> **Task details**
In the material below, find the line containing "## final cells by class" and the line containing "Inverter,140,0.0310", then reproduce exactly both of them and every line between, and nothing else.

> **Data for processing**
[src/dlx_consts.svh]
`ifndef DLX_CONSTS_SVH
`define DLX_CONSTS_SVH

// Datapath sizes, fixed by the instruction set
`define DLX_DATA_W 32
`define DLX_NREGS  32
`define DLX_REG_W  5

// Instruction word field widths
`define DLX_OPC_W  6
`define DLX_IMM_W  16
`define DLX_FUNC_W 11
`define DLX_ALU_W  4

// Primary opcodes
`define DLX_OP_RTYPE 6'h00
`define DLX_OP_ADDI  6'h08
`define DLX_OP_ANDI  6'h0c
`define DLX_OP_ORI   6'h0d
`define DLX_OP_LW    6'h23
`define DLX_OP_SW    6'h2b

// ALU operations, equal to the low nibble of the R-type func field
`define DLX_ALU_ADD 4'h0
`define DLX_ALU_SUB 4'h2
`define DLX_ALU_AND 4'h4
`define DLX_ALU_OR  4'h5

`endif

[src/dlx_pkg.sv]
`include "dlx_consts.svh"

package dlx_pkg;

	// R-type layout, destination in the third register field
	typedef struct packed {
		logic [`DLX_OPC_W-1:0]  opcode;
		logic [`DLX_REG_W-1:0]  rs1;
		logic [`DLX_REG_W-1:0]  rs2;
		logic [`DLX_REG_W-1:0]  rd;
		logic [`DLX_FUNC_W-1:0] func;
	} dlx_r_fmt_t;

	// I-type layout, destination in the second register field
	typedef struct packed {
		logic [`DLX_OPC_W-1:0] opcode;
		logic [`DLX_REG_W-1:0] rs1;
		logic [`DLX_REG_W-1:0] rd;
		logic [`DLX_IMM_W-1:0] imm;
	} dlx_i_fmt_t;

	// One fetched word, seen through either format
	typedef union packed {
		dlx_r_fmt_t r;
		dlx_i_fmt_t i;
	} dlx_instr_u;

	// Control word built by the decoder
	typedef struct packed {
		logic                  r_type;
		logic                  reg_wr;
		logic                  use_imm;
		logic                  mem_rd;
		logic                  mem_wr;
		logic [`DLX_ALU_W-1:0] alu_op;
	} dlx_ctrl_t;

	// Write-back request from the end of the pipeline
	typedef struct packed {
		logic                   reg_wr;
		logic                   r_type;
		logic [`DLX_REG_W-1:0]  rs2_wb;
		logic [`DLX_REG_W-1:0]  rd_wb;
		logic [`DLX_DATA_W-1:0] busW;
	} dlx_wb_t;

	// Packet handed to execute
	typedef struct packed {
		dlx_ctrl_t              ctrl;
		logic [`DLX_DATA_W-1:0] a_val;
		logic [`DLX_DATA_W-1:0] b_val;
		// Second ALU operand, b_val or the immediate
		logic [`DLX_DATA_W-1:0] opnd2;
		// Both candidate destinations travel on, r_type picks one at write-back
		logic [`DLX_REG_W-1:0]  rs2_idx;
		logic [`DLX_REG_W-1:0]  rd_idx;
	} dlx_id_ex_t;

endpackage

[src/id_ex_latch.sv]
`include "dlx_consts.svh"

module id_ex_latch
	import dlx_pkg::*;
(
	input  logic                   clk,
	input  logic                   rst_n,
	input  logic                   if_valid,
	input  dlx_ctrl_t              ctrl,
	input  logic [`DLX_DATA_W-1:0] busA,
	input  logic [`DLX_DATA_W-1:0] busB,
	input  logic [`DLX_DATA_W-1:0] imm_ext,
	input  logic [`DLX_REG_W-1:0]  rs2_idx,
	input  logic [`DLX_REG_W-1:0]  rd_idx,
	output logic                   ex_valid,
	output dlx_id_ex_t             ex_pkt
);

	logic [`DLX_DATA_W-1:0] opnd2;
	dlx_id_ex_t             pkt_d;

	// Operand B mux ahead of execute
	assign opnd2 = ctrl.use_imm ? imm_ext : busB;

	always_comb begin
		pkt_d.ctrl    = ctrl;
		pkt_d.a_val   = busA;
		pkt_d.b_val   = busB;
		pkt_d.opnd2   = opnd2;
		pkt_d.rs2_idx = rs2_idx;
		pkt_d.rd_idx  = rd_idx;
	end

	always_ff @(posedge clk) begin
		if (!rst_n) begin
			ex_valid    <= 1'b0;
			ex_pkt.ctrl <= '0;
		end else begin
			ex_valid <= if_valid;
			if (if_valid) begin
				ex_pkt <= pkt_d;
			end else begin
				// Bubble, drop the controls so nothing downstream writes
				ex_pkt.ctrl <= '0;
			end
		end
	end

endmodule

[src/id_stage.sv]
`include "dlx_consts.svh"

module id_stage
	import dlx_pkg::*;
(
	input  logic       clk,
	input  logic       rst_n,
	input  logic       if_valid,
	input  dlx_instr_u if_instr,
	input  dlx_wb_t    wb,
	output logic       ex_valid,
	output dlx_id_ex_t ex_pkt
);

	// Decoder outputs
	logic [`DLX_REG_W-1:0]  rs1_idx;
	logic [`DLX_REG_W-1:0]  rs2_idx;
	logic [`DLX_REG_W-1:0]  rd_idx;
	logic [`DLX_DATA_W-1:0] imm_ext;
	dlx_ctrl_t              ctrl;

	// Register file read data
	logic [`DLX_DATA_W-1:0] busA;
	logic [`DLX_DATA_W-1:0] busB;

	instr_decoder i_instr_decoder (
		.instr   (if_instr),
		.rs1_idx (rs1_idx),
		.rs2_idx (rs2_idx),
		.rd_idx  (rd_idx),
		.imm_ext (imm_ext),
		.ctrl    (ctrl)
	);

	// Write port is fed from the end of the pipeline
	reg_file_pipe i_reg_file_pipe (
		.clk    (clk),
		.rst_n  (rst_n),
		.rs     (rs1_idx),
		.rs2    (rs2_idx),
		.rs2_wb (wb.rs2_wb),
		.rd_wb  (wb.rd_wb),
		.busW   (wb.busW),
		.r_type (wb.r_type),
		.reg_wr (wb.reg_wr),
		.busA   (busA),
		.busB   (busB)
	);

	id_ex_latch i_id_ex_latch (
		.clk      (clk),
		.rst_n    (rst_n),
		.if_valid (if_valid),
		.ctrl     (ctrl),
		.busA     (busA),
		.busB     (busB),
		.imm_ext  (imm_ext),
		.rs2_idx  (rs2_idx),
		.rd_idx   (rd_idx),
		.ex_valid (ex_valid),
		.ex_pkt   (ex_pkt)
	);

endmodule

==

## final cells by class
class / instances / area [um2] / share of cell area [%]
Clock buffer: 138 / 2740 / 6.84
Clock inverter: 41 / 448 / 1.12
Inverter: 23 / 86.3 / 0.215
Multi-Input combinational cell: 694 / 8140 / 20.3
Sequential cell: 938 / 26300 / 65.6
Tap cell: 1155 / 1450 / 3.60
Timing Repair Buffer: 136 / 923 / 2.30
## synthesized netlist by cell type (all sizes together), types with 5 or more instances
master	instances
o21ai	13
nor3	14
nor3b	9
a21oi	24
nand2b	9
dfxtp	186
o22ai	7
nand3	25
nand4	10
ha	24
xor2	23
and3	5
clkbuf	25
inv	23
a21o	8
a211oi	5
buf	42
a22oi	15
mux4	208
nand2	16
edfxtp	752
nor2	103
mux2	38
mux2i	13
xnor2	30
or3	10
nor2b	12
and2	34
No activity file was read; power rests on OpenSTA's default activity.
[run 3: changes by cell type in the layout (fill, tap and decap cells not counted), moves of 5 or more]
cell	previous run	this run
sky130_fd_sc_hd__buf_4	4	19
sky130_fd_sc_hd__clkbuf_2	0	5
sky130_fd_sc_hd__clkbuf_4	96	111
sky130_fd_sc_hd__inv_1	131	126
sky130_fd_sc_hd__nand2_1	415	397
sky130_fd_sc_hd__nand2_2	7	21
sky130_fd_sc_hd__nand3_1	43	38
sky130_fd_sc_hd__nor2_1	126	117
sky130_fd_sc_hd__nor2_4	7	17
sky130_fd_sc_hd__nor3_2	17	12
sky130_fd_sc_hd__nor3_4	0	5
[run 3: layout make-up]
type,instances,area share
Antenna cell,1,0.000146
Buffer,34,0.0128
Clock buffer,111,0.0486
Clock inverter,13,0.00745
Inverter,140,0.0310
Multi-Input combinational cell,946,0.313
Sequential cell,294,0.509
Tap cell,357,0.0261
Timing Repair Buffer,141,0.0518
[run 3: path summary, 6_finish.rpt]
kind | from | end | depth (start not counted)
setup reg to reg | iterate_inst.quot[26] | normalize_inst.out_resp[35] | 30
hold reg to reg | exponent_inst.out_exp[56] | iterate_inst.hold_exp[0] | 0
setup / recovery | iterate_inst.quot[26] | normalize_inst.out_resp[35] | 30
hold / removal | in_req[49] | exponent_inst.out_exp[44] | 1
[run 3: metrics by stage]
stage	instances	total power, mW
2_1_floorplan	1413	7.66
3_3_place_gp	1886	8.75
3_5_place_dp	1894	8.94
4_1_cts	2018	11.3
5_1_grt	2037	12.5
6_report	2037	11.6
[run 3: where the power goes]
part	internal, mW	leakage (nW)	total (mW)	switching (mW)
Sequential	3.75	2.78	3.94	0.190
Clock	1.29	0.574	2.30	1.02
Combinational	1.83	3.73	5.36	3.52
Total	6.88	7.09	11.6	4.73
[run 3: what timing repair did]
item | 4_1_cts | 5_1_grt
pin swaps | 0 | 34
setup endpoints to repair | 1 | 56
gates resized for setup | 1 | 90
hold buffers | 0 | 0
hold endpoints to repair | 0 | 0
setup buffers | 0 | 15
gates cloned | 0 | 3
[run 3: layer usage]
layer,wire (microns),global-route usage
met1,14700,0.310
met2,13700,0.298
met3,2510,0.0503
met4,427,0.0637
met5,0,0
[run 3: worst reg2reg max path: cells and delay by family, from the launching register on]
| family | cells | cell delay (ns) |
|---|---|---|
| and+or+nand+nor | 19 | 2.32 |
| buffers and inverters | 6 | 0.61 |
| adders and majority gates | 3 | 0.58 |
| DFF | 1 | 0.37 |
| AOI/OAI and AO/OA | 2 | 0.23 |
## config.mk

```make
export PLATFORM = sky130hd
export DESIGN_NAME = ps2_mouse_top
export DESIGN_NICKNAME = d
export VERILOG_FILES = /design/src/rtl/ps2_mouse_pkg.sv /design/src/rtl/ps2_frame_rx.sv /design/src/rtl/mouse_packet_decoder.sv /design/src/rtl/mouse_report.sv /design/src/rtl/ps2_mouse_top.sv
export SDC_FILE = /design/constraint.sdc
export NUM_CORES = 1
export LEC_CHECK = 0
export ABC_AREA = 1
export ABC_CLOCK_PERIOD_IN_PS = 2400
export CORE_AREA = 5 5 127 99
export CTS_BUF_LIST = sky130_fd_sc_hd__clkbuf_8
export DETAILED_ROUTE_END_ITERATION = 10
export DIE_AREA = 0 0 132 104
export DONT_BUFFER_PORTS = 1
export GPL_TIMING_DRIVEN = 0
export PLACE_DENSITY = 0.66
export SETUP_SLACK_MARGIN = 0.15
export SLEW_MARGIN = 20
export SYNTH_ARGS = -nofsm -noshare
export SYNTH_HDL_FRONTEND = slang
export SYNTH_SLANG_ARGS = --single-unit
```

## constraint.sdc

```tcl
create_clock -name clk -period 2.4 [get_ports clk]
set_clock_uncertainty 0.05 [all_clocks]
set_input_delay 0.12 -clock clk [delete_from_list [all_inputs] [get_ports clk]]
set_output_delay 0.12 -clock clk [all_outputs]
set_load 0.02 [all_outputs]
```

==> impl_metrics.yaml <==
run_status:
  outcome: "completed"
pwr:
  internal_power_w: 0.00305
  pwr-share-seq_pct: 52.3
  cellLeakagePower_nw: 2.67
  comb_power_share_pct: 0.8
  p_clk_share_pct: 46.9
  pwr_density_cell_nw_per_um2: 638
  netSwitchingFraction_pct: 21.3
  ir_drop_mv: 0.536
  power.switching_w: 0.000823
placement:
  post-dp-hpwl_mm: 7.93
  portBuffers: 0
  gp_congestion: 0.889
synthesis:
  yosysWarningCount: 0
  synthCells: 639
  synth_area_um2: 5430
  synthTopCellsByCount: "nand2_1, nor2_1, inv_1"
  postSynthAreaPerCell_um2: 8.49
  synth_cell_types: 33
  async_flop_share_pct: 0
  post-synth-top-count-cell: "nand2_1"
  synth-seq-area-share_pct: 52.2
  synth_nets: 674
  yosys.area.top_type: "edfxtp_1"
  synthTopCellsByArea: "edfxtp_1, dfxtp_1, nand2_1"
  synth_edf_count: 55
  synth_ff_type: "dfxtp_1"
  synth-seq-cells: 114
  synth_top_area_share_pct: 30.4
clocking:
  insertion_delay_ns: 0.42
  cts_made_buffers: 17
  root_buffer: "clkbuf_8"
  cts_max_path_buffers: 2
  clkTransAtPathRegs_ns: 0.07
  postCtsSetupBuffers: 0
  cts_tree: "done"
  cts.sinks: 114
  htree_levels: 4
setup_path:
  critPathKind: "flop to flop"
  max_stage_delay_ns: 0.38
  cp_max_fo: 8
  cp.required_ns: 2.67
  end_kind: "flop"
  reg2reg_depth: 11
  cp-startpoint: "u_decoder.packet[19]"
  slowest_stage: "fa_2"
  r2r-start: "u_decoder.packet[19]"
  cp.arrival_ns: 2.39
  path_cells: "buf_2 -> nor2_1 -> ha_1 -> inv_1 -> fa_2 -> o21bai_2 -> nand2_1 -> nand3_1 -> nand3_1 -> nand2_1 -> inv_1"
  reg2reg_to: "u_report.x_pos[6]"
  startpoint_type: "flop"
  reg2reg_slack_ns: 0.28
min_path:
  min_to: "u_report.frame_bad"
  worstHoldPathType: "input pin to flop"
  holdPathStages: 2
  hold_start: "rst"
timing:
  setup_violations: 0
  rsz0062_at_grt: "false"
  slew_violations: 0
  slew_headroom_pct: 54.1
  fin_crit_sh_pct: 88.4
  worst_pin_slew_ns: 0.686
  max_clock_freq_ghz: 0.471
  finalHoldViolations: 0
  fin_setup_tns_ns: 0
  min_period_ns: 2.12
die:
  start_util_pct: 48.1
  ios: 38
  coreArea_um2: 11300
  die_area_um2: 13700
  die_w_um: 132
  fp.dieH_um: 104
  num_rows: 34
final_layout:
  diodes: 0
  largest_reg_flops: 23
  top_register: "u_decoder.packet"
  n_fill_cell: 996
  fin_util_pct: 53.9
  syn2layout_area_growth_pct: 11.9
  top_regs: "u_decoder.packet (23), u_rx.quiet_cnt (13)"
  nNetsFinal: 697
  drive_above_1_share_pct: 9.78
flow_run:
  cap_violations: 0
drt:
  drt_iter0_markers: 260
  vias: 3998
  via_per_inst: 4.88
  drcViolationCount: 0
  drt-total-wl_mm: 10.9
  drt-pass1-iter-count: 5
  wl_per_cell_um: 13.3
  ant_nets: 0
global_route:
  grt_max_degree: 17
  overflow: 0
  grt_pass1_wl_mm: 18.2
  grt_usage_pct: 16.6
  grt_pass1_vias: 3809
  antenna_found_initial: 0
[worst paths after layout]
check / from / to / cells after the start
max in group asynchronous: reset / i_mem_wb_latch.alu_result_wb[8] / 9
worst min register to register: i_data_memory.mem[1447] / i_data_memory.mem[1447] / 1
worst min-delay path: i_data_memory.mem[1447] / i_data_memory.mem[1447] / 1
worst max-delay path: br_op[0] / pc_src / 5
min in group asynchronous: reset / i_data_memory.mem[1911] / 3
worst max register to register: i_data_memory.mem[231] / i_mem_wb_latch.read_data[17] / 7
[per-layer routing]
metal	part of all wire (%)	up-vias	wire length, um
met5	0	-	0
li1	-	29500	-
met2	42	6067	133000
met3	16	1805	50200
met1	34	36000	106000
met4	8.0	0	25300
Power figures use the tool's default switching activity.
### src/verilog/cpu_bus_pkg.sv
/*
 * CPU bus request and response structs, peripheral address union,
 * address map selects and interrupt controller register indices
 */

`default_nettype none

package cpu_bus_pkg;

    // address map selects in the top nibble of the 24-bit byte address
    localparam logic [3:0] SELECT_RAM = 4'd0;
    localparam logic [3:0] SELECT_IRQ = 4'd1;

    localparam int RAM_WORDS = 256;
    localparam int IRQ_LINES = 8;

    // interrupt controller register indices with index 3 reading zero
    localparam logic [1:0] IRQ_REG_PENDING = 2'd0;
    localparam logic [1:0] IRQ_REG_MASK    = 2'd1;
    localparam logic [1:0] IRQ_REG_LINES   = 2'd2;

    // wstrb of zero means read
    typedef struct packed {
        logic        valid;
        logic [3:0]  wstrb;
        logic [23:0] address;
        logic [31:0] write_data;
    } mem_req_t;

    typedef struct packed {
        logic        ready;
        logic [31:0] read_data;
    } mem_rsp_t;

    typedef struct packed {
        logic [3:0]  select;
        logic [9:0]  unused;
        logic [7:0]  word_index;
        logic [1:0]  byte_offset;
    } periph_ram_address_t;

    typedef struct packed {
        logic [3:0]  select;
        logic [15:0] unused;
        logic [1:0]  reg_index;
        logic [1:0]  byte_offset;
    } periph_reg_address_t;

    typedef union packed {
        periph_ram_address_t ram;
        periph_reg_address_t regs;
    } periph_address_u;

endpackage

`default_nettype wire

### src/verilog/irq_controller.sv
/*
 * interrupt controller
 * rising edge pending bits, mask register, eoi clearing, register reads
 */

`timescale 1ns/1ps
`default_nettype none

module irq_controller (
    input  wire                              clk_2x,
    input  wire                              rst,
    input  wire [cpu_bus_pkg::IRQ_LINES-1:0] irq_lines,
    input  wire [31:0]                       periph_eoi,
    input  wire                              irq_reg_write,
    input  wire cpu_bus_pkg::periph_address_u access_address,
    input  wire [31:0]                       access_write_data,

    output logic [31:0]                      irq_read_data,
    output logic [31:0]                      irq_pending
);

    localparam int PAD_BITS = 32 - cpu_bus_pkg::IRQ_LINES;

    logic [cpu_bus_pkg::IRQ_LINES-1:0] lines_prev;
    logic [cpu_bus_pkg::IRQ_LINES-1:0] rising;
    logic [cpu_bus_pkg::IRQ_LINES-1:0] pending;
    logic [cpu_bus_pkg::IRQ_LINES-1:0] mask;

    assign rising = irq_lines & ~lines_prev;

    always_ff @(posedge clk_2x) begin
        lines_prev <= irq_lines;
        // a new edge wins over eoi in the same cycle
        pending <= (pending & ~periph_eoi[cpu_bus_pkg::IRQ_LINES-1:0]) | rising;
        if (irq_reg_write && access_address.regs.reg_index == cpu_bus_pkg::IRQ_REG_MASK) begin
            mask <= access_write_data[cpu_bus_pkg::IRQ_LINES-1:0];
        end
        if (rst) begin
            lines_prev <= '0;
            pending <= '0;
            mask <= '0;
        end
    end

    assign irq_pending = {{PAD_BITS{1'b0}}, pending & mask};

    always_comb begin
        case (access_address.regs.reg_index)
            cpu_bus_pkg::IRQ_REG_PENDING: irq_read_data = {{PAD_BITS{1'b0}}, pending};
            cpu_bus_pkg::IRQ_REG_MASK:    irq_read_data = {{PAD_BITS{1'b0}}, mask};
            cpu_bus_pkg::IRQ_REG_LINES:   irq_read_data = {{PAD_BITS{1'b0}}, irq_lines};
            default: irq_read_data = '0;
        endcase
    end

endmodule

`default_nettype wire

...

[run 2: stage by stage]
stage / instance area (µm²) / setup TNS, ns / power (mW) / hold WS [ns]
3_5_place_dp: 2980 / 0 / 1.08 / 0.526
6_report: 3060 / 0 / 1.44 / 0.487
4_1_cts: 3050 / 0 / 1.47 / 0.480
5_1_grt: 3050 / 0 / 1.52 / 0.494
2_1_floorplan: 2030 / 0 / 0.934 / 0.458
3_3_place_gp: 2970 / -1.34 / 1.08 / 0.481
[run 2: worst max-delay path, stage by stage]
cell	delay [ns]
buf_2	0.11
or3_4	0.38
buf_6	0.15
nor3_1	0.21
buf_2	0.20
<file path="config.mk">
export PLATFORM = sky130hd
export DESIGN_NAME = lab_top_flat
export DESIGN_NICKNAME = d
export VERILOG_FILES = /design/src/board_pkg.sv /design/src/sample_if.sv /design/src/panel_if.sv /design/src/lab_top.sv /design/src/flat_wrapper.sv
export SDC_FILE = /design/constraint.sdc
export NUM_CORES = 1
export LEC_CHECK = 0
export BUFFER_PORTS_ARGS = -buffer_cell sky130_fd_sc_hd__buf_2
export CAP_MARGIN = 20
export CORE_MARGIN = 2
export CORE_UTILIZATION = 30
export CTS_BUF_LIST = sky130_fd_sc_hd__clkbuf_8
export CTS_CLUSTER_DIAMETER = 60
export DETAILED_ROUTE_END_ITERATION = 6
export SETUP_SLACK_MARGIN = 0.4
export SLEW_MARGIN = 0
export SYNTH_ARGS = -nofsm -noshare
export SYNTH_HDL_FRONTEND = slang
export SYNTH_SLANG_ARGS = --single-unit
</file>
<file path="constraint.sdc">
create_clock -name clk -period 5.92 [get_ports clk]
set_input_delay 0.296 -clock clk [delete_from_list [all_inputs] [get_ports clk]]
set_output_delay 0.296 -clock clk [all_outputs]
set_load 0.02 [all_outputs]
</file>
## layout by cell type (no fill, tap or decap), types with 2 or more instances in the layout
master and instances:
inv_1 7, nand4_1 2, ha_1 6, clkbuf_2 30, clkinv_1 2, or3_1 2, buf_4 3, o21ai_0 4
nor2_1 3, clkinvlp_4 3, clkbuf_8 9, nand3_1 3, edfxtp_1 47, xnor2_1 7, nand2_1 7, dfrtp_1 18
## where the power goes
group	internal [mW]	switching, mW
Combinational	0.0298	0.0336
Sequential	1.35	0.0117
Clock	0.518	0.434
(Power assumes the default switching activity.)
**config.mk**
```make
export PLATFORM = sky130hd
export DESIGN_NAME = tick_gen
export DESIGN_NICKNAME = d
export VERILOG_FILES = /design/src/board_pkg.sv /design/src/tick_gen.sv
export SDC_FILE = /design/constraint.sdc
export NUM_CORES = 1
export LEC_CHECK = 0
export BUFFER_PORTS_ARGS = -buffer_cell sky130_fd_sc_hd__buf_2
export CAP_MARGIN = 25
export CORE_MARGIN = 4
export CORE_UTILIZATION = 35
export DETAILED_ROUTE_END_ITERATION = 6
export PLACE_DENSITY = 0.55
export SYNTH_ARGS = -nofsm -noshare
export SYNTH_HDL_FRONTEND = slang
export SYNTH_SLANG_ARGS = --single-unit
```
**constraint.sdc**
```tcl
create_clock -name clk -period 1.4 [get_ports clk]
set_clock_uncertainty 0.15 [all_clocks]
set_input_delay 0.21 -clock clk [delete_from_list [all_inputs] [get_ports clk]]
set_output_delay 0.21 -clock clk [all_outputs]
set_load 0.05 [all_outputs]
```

> **Answer space**
## final cells by class
class / instances / area [um2] / share of cell area [%]
Clock buffer: 138 / 2740 / 6.84
Clock inverter: 41 / 448 / 1.12
Inverter: 23 / 86.3 / 0.215
Multi-Input combinational cell: 694 / 8140 / 20.3
Sequential cell: 938 / 26300 / 65.6
Tap cell: 1155 / 1450 / 3.60
Timing Repair Buffer: 136 / 923 / 2.30
## synthesized netlist by cell type (all sizes together), types with 5 or more instances
master	instances
o21ai	13
nor3	14
nor3b	9
a21oi	24
nand2b	9
dfxtp	186
o22ai	7
nand3	25
nand4	10
ha	24
xor2	23
and3	5
clkbuf	25
inv	23
a21o	8
a211oi	5
buf	42
a22oi	15
mux4	208
nand2	16
edfxtp	752
nor2	103
mux2	38
mux2i	13
xnor2	30
or3	10
nor2b	12
and2	34
No activity file was read; power rests on OpenSTA's default activity.
[run 3: changes by cell type in the layout (fill, tap and decap cells not counted), moves of 5 or more]
cell	previous run	this run
sky130_fd_sc_hd__buf_4	4	19
sky130_fd_sc_hd__clkbuf_2	0	5
sky130_fd_sc_hd__clkbuf_4	96	111
sky130_fd_sc_hd__inv_1	131	126
sky130_fd_sc_hd__nand2_1	415	397
sky130_fd_sc_hd__nand2_2	7	21
sky130_fd_sc_hd__nand3_1	43	38
sky130_fd_sc_hd__nor2_1	126	117
sky130_fd_sc_hd__nor2_4	7	17
sky130_fd_sc_hd__nor3_2	17	12
sky130_fd_sc_hd__nor3_4	0	5
[run 3: layout make-up]
type,instances,area share
Antenna cell,1,0.000146
Buffer,34,0.0128
Clock buffer,111,0.0486
Clock inverter,13,0.00745
Inverter,140,0.0310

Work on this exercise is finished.